Your reply should consist solely of the number of lines in the data that contain "alone".

***

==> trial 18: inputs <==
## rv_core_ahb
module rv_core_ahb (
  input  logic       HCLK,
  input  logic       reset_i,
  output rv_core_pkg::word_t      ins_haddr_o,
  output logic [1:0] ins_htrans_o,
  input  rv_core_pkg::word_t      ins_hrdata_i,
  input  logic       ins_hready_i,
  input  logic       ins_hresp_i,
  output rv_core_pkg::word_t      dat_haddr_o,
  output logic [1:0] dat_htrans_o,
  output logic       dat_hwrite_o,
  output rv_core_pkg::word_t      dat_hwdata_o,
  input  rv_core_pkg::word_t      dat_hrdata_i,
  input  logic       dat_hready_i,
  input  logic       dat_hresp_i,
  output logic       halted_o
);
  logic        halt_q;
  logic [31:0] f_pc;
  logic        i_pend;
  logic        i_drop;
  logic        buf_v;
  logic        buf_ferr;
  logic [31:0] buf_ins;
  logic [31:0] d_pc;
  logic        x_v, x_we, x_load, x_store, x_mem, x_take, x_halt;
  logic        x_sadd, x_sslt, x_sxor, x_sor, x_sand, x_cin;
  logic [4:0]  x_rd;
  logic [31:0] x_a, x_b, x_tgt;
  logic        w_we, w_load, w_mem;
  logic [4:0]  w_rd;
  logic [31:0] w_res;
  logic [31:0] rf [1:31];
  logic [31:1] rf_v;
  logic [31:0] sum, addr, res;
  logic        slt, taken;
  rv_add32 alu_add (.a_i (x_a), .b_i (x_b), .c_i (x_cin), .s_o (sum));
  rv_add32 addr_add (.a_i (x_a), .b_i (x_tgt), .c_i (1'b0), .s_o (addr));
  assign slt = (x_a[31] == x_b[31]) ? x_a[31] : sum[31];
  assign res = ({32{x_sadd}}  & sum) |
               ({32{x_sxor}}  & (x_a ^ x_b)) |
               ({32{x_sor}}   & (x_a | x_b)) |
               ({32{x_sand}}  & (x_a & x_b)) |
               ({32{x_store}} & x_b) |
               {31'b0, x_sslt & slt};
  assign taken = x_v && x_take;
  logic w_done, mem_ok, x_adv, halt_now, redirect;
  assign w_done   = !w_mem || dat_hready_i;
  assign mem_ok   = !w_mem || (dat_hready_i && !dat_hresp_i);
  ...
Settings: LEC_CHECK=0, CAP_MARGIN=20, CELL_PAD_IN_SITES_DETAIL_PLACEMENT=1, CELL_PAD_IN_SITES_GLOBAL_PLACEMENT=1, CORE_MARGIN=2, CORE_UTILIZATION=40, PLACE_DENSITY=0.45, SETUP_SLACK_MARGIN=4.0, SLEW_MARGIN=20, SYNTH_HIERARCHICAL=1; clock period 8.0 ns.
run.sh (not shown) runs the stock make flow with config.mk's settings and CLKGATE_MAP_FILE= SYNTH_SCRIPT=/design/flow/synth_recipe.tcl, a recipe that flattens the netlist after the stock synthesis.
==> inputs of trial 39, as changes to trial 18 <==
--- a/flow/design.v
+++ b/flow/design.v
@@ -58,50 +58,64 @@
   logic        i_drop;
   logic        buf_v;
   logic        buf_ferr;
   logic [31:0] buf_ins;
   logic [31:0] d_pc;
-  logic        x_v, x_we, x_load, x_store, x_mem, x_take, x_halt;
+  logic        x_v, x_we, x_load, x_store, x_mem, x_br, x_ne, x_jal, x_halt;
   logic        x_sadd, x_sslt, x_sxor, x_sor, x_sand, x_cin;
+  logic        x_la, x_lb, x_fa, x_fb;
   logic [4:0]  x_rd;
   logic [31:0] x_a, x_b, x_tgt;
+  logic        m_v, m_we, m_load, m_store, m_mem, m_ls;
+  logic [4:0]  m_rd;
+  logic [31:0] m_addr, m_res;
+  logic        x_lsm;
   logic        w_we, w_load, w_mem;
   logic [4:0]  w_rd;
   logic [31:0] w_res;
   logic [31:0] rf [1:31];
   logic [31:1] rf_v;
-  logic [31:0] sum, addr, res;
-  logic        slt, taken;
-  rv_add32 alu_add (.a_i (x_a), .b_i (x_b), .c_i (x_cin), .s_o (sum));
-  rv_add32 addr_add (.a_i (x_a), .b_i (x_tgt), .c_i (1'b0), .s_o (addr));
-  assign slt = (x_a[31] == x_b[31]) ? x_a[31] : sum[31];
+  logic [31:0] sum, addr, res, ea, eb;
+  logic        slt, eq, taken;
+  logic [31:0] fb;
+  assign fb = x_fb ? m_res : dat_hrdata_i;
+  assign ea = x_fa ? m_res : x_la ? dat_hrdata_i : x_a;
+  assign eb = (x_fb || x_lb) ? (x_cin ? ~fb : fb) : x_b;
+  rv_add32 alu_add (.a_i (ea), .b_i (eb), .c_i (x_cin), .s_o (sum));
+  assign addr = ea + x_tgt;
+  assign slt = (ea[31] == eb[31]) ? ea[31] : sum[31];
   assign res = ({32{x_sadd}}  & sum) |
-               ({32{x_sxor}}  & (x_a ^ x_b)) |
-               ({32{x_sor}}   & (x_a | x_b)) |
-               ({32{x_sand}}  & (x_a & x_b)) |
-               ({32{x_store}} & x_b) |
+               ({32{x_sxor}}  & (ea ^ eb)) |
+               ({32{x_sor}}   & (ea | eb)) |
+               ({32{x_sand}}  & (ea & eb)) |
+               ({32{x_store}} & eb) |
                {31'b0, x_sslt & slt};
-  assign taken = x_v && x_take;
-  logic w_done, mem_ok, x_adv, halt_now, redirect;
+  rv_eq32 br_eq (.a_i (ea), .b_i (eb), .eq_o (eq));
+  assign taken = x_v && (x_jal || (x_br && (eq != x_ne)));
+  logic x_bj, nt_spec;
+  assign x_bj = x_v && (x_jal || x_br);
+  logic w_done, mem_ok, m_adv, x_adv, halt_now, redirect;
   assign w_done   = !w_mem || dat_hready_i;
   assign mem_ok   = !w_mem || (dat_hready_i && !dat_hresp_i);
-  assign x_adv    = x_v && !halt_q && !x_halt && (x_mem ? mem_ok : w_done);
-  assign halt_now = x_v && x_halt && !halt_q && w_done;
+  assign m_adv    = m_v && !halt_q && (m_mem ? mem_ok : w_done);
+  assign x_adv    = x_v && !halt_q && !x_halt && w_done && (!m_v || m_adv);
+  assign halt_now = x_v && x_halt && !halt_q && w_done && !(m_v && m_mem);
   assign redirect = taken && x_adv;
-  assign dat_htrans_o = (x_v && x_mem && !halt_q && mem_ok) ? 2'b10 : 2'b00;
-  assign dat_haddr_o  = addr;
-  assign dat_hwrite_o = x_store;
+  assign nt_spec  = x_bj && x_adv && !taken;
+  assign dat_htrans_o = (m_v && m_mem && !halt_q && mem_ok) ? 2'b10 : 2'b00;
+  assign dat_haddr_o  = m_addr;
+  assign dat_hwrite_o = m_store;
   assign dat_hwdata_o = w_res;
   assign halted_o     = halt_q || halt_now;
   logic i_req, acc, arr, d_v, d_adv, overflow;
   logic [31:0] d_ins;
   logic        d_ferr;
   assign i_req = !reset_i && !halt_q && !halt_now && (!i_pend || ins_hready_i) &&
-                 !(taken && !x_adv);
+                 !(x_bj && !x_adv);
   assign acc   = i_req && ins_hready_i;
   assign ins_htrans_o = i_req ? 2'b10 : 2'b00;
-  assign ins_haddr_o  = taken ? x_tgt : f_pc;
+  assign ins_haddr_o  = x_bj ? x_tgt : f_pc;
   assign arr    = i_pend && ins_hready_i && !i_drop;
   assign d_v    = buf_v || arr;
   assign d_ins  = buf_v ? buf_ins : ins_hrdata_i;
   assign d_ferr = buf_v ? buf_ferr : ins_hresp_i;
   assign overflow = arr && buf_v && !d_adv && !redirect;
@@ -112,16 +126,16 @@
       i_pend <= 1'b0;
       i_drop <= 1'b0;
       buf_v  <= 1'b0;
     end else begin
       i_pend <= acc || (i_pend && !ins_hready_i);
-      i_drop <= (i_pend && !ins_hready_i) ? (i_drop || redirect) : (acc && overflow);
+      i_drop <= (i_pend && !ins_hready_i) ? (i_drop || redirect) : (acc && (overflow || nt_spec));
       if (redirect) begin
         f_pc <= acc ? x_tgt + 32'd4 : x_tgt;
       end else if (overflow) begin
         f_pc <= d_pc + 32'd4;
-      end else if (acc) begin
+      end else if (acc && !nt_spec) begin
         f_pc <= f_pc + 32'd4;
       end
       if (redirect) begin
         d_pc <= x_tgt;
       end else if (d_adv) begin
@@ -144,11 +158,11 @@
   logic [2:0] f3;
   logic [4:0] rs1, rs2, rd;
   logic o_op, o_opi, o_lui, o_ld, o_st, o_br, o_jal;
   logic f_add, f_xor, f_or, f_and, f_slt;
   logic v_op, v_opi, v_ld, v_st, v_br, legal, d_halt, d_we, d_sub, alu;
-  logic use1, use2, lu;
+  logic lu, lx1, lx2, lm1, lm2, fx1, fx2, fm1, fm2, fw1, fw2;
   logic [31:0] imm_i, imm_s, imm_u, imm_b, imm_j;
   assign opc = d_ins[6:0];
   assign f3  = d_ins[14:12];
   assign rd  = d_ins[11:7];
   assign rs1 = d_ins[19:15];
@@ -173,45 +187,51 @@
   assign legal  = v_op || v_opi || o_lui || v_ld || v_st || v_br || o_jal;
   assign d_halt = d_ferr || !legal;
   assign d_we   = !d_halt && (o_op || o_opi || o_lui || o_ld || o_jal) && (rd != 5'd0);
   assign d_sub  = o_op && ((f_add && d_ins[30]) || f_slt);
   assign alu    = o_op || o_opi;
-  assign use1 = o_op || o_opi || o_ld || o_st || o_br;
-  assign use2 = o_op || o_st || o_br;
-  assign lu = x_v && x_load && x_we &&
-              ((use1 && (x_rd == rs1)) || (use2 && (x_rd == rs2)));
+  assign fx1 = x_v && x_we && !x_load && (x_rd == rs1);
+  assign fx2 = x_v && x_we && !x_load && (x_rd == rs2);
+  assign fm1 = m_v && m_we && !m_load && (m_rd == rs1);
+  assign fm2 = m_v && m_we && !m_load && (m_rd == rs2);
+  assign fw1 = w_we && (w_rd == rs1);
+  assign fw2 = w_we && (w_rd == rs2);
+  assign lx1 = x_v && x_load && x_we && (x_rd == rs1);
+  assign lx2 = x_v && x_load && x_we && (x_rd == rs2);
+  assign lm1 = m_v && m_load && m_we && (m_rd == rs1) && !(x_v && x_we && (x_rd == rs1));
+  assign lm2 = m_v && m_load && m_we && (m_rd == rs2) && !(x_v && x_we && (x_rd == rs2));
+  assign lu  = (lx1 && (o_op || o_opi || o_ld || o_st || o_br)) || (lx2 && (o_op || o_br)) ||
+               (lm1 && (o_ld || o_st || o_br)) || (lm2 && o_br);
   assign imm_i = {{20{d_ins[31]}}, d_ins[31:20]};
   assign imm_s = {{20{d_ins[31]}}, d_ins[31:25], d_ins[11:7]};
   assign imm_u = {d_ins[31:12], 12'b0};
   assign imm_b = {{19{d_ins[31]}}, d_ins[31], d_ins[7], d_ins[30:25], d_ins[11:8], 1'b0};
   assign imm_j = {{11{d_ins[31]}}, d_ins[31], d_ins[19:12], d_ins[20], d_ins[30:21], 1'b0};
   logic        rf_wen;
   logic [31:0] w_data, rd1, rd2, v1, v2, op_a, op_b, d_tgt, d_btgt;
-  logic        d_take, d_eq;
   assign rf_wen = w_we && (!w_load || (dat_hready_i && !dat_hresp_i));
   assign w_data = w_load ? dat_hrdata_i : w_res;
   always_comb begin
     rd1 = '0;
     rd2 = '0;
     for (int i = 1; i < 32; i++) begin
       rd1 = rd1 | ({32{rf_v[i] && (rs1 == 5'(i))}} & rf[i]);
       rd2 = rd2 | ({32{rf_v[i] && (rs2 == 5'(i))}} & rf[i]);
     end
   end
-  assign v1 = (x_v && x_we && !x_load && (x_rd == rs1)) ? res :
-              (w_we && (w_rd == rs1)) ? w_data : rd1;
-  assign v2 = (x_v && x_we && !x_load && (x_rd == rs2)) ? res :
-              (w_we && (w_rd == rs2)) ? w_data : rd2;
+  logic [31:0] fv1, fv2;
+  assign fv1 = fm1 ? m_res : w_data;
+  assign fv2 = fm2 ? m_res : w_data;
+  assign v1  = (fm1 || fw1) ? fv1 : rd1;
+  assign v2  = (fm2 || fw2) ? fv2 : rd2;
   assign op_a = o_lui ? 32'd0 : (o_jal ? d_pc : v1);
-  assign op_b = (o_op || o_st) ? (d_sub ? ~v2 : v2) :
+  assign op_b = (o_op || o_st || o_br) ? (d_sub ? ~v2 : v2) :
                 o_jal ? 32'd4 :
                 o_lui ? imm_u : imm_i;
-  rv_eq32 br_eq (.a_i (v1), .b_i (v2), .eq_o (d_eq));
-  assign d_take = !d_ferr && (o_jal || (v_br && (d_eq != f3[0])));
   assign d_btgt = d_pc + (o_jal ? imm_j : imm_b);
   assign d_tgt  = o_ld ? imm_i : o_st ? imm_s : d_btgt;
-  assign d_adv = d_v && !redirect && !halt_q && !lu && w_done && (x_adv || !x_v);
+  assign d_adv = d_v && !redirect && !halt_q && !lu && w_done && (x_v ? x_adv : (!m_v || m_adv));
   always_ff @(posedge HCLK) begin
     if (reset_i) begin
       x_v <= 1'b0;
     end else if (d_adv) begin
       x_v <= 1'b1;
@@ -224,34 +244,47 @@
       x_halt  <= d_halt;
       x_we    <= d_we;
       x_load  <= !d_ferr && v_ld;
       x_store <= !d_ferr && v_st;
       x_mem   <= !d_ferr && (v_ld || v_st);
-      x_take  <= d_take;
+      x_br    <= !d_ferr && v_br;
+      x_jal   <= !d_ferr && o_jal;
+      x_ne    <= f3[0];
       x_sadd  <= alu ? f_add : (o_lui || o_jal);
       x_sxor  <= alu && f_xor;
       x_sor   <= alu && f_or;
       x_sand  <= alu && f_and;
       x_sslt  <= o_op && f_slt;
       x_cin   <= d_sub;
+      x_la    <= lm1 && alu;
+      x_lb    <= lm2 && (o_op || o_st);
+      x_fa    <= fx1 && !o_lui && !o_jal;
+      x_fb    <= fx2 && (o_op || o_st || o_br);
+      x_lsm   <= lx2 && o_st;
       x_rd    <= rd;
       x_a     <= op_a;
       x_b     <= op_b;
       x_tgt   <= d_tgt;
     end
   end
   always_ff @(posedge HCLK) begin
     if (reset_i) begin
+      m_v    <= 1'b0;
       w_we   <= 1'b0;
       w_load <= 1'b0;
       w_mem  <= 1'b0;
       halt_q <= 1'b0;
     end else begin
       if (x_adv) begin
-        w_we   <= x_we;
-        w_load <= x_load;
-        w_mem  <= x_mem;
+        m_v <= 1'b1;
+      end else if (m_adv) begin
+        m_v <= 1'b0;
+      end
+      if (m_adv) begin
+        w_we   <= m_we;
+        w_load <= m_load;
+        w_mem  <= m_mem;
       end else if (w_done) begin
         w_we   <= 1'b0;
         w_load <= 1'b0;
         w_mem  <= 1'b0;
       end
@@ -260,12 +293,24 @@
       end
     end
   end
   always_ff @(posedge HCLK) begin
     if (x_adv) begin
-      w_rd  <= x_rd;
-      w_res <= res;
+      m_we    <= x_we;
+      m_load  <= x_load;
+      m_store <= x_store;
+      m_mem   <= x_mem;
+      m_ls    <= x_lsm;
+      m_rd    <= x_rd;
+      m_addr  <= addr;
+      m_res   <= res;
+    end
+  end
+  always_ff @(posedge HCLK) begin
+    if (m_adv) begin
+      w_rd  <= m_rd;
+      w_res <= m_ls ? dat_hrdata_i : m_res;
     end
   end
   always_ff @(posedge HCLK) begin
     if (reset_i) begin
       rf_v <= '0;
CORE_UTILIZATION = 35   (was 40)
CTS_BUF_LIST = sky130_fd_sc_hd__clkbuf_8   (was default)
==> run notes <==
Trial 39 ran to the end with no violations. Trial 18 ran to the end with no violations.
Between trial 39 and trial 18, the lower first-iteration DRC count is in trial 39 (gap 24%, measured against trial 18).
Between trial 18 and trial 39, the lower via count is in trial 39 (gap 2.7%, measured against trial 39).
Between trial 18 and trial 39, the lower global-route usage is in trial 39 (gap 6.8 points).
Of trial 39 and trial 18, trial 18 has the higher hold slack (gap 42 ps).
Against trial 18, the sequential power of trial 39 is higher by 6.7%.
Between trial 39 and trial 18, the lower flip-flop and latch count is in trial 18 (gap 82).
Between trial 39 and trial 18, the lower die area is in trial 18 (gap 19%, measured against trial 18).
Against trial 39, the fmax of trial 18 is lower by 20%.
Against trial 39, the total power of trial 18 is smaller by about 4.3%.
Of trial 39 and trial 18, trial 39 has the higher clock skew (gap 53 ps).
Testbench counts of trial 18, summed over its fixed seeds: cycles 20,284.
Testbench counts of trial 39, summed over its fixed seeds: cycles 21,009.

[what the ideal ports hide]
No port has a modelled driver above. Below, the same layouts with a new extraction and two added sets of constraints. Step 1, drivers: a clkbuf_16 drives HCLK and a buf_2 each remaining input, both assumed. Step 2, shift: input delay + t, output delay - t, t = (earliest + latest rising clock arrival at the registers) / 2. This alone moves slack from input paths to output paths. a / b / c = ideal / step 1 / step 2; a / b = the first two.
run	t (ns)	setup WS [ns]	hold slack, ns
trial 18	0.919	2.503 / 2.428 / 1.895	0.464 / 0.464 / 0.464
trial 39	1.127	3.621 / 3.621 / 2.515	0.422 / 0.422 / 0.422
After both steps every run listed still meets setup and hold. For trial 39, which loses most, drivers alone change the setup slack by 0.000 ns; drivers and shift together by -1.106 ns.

***

• _Expected output_
2